* What you need to do *
Which lines of the listing below contain the word "default"? Copy each of them.

* Records to process *
[Start of Attachment]
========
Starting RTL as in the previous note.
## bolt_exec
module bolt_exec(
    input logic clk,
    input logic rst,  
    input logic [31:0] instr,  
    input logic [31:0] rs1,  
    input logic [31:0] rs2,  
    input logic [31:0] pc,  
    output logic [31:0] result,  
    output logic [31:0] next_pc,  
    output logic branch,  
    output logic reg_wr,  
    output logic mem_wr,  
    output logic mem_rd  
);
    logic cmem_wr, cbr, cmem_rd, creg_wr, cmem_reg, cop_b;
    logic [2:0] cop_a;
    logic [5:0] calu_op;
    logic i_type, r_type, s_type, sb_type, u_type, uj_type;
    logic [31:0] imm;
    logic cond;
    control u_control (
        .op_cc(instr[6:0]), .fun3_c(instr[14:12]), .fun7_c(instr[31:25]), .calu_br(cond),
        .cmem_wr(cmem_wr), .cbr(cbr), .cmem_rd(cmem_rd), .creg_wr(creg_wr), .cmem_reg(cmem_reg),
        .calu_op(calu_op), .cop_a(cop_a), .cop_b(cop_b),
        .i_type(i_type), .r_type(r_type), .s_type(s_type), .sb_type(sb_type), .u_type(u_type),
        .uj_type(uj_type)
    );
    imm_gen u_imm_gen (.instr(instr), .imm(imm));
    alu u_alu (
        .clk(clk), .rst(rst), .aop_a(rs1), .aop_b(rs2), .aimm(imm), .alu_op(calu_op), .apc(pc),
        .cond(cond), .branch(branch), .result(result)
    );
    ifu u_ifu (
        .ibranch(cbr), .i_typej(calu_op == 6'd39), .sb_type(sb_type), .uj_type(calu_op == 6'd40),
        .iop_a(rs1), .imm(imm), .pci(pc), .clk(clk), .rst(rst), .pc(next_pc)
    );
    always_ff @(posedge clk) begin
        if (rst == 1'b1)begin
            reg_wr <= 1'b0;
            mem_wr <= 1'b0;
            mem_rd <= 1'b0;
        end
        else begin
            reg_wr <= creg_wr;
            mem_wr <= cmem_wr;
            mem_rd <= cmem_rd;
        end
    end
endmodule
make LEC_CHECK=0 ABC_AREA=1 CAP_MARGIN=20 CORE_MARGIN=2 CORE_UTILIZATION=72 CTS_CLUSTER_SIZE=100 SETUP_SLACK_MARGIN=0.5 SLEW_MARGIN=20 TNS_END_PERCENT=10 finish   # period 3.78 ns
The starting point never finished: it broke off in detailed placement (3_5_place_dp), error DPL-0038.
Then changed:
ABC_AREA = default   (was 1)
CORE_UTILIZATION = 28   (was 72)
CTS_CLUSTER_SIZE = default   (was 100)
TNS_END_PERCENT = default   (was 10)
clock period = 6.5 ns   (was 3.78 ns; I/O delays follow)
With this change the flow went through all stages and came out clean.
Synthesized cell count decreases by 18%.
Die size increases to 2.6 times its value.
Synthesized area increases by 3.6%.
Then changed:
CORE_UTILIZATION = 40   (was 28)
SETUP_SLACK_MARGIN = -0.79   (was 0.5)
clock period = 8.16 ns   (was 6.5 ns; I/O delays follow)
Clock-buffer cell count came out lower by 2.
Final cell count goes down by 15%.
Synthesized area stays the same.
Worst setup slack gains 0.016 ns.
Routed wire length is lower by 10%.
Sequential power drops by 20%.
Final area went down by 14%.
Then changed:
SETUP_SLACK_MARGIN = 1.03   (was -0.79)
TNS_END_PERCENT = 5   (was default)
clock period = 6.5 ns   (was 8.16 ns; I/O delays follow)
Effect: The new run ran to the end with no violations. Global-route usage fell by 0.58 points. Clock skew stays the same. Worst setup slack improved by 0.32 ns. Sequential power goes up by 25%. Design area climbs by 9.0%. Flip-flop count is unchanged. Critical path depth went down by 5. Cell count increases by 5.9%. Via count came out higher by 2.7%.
[End of Attachment]
* Final answer *
ABC_AREA = default   (was 1)
CTS_CLUSTER_SIZE = default   (was 100)
TNS_END_PERCENT = default   (was 10)
TNS_END_PERCENT = 5   (was default)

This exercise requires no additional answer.